婚姻以前に、家政を任せられる人間も育てなければならない。
『領地経営にしても、家政にしても王家に人を紹介してもらえば良いだろ。リリアルに「家政科」「領宰科」みたいな奴がいてもいいと思うぞ』
『魔剣』もたまには魔術以外で良い事を言う事がある。
「いつまでも御婆様頼りというわけにもいかないでしょうからね」
『というより、婆に直弟子を取らせるのはどうだ?』
彼女の祖母は、王宮の侍女として后妃に仕えていたこともあり、長じては子爵として王都の管理を行う仕事と、代官の仕事を行っていたこともあるが、領地を経営するのとは少々異なるだろう。

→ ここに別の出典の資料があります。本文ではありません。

Context: an optimization exercise on an open-source flow, tuned for small area. The choices shown serve that exercise and are no tape-out recipe.
Function was checked by simulation only, so behaviour that the tests miss may differ from the original.

[design/flow/design.v]
`timescale 1ns / 1ps
module barrelShifter(
    input [31:0] d,
    input [7:0] n,
    input [1:0] t,
    input r,
    input z,
    input cf,
    output [31:0] q,
    output co
);
    wire [4:0] s = n[4:0];
    wire nz  = (n == 8'd0);
    wire big = |n[7:5];
    wire n32 = big & (n[7:6] == 2'b00) & (s == 5'd0);
    wire lsl = (t == 2'b00);
    wire lsr = (t == 2'b01);
    wire asr = (t == 2'b10);
    wire ror = (t == 2'b11);
    wire rrx = ror & nz & ~r;
    wire sign = d[31];
    wire zero_all = z | (lsr & ((nz & ~r) | big)) | (lsl & big & ~n32);
    wire sign_all = asr & (nz | big);
    wire [31:0] hi_d = (lsl | ror) ? d : {32{asr & sign}};
    wire [31:0] hi = zero_all ? 32'd0 : sign_all ? {32{sign}} :
                     {hi_d[31:1], rrx ? cf : hi_d[0]};
    wire [31:0] lo = zero_all ? 32'd0 : sign_all ? {32{sign}} :
                     (lsl & ~nz) ? 32'd0 : d;
    wire dn = sign & ~(lsr & big & ~n32);
    wire [4:0] k = lsl ? (5'd0 - s) : {s[4:1], s[0] | rrx};
    wire [64:0] v = {hi, lo, dn};
    wire [48:0] v4 = k[4] ? v[64:16] : v[48:0];
    wire [40:0] v3 = k[3] ? v4[48:8] : v4[40:0];
    wire [36:0] v2 = k[2] ? v3[40:4] : v3[36:0];
    wire [34:0] v1 = k[1] ? v2[36:2] : v2[34:0];
    wire [33:0] w  = k[0] ? v1[34:1] : v1[33:0];
    assign q = w[32:1];
    assign co = (nz & (lsl | (r & ~asr))) ? cf : (lsl ? w[33] : w[0]);
endmodule
`timescale 1ns / 1ps
module ALU(
    input [31:0] x, y,
    input yinv, cin,
    input [4:0] rs,
    input [31:0] mrd,
    output [31:0] f,
    output [31:0] sum,
    output cout
);
    wire [31:0] yp = y ^ {32{yinv}};
    wire [31:0] p = x ^ yp;
    wire [31:0] g = x & yp;
    wire [32:0] c;
    assign c[0] = cin;
    genvar i;
    generate
        for (i = 0; i < 32; i = i + 1) begin : bit_
            assign c[i+1] = g[i] | (p[i] & c[i]);
        end
    endgenerate
    assign sum = p ^ c[31:0];
    assign cout = c[32];
    assign f = (sum & {32{rs[0]}}) | (~sum & {32{rs[1]}}) | (p & {32{rs[2]}}) |
               (g & {32{rs[3]}}) | (mrd & {32{rs[4]}});
endmodule
`timescale 1ns / 1ps
`timescale 1ns / 1ps
module RegFile(
    input clk,
    input [15:0] wsel,          
    input [31:0] wd,
    input [15:0] rsel,          
    output [31:0] rq
);
    wire [31:0] part [0:16];
    assign part[0] = 32'd0;
    genvar i;
    generate
        for (i = 0; i < 16; i = i + 1) begin : r
            reg [31:0] data;
            always @(posedge clk)
                if (wsel[i]) data <= wd;
            assign part[i+1] = part[i] | (data & {32{rsel[i]}});
        end
    endgenerate
    assign rq = part[16];
endmodule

代官は、定期的に代官地を訪問し、領主の代行として決裁すべき事を担う役職だが、かなりの部分を村役人に任せている面が強い。既に安定して運営されている村を適時確認する仕事と、荒れた村や生産性の低下による逃散の起こっている村を立て直す『領宰』とでは、かなり役割りが異なる。
「姉さんはどうする積りなのかしら」
『あれは、ニース辺境伯家に泣きつくパターンだろ』
「それも、嘘泣きね」
ニース辺境伯家の領宰を引退した者、もしくはその側仕えを長く務めた者を派遣してもらい、現地の新規に配下となる在地の貴族家を育成することになるのだろう。姉の能力であれば、一緒に学んでも頭一つ抜けだす程度の才覚はある。
「先代様に相談してみようかしら」
『ジジイの友人から領宰経験者を王都に招いて、リリアルのガキどもを指導して貰うということか』
「私自身学ぶ余地が多いと思うの。それに、子供たちも御婆様以外の年配者がいる方が刺激になると思うのよね」
彼女の祖母は劇薬的刺激なので、会えば子供たちも緊張しているのが分かる。優しくないわけではないのだが、それ以上に厳しいのである。

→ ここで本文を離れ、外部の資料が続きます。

This is an optimization exercise on Yosys and OpenROAD, whose aim is small area, not a production implementation.
The RTL was checked by simulation tests, not by an equivalence proof against the original design.
Power figures rest on the tool's default switching activity, not on a simulated workload.

## flow/design.v (module list and top-level ports; edited modules follow where they fit)
// module c7bifu_imd: 46 lines
// module decoder: 709 lines
// module c7bifu_dec: 3499 lines
// module c7bifu: 195 lines
module c7bifu (
   input              clk,
   input              resetn,
   output [31:0]      ifu_icu_addr_ic1,
   output             ifu_icu_req_ic1,
   input              icu_ifu_ack_ic1,
   input              icu_ifu_data_valid_ic2,
   input  [63:0]      icu_ifu_data_ic2,
   input              exu_ifu_except,
   input  [31:0]      exu_ifu_isr_addr,
   input              exu_ifu_branch,
   input  [31:0]      exu_ifu_brn_addr,
   input              exu_ifu_ertn,
   input  [31:0]      exu_ifu_ert_addr,
   input              exu_ifu_stall,
   output             ifu_exu_vld_d,
   output [31:0]      ifu_exu_pc_d,
   output [4:0]       ifu_exu_rs1_d,
   output [4:0]       ifu_exu_rs2_d,
   output [4:0]       ifu_exu_rd_d,
   output             ifu_exu_wen_d,
   output [31:0]      ifu_exu_imm_shifted_d,
   output             ifu_exu_alu_vld_d,
   output [5:0]       ifu_exu_alu_op_d,  
   output             ifu_exu_alu_a_pc_d, 
   output [31:0]      ifu_exu_alu_c_d,
   output             ifu_exu_alu_double_word_d,
   output             ifu_exu_alu_b_imm_d,
   output             ifu_exu_lsu_vld_d,
   output [6:0]       ifu_exu_lsu_op_d,  
   output             ifu_exu_lsu_double_read_d,
   output             ifu_exu_bru_vld_d,
   output [3:0]       ifu_exu_bru_op_d,  
   output [31:0]      ifu_exu_bru_offset_d,
   output             ifu_exu_mul_vld_d,
   output             ifu_exu_mul_signed_d,
   output             ifu_exu_mul_double_d,
   output             ifu_exu_mul_hi_d,
   output             ifu_exu_mul_short_d,
   output             ifu_exu_csr_vld_d,
   output [13:0]      ifu_exu_csr_raddr_d,  
   output             ifu_exu_csr_xchg_d,
   output             ifu_exu_csr_wen_d,
   output [13:0]      ifu_exu_csr_waddr_d,  
   output             ifu_exu_ertn_vld_d,
   output             ifu_exu_exc_vld_d,
   output [5:0]       ifu_exu_exc_code_d
);
  // ...
==> flow/flow/run.sh <==
#!/bin/bash
# Layout flow: the standard synthesis, then an area-oriented re-mapping of
# the combinational logic (registers untouched), then the standard layout with
# the smallest buffer cell on the ports and a clock tree of small buffers.
set -euo pipefail
RES=orfs/results/sky130hd/c7bifu/base
LIB=$FLOW_HOME/platforms/sky130hd/lib/sky130_fd_sc_hd__tt_025C_1v80.lib

bash standard.sh synth > synth.log 2>&1

cp $RES/1_2_yosys.v $RES/1_2_yosys.std.v
DONT_USE=$(grep -oE 'cell \("sky130_fd_sc_hd__(lpflow|probe)[a-z0-9_]*' $LIB | sed 's/cell ("/-dont_use /' | tr '\n' ' ')
sed -e "s#@LIB@#$LIB#g" -e "s#@DONT_USE@#$DONT_USE#g" -e "s#@IN@#$RES/1_2_yosys.std.v#g" \
    -e "s#@OUT@#$RES/1_2_yosys.v#g" -e "s#@ABC@#flow/remap.abc#g" flow/remap.ys.in > remap.ys
yosys -l remap.log -q remap.ys > /dev/null

export BUFFER_PORTS_ARGS="-buffer_cell sky130_fd_sc_hd__buf_1"
export CTS_ARGS="-sink_clustering_enable -repair_clock_nets -buf_list {sky130_fd_sc_hd__clkbuf_8} -sink_clustering_size 18 -sink_clustering_max_diameter 80 -dont_use_dummy_load"
bash standard.sh > layout.log 2>&1
==> flow/flow/remap.abc <==
strash
&get -n
&deepsyn -T 120
&put
&get -n
&st
&dch
&nf -R 1000
&put
==> flow/flow/remap.ys.in <==
# Re-map the combinational cells of the standard synthesis for area.
# Registers (and the tie cell) stay as they are, with their names.
read_liberty -ignore_miss_func -overwrite @LIB@
read_verilog @IN@
hierarchy -top c7bifu
blackbox sky130_fd_sc_hd__dfrtp_1 sky130_fd_sc_hd__dfxtp_1 sky130_fd_sc_hd__edfxtp_1 sky130_fd_sc_hd__conb_1
flatten
opt_clean
abc -liberty @LIB@ @DONT_USE@ -script @ABC@
opt_clean -purge
hilomap -singleton -hicell sky130_fd_sc_hd__conb_1 HI -locell sky130_fd_sc_hd__conb_1 LO
insbuf -buf sky130_fd_sc_hd__buf_4 A X
splitnets
opt_clean -purge
stat -liberty @LIB@
write_verilog -noattr -nohex -nodec @OUT@
==> flow/standard.sh <==
#!/bin/bash
# synth_recipe.tcl (not shown) runs the flow's synth.tcl, then flattens the netlist and writes it again
# the make line also repeats each setting of config.mk as NAME=value (left out here)
make -C /OpenROAD-flow-scripts/flow DESIGN_CONFIG=/design/flow/config.mk WORK_HOME=/design/flow/orfs CLKGATE_MAP_FILE= SYNTH_SCRIPT=/design/flow/synth_recipe.tcl "${@:-finish}"
==> flow/config.mk <==
export PLATFORM = sky130hd
export DESIGN_NAME = c7bifu
export DESIGN_NICKNAME = c7bifu
export VERILOG_FILES = /design/flow/design.v
export SDC_FILE = /design/flow/constraint.sdc
export NUM_CORES = 4
export LEC_CHECK = 0
export CAP_MARGIN = 5
export CORE_MARGIN = 2
export CORE_UTILIZATION = 60
export SLEW_MARGIN = 5
==> flow/constraint.sdc <==
create_clock -name core_clock -period 12.0 [get_ports {clk}]
set_input_delay 2.4000 -clock core_clock [delete_from_list [all_inputs] [get_ports {clk}]]
set_output_delay 2.4000 -clock core_clock [all_outputs]
set_load 0.01 [all_outputs]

優しいお爺ちゃん的家庭教師の招聘……これで、少しリリアル一期生も冒険者以外の騎士としての仕事を学ぶ機会も増えるだろうか。
『女ばっかりの魔術師集団だから、その辺り難しいだろうけどな』
とはいえ、領地運営に理解のある魔術師兼騎士の嫁という者は、それなりに需要があるのではないかと彼女は考えている。最初の嫁入りは自分だと強く願いながら。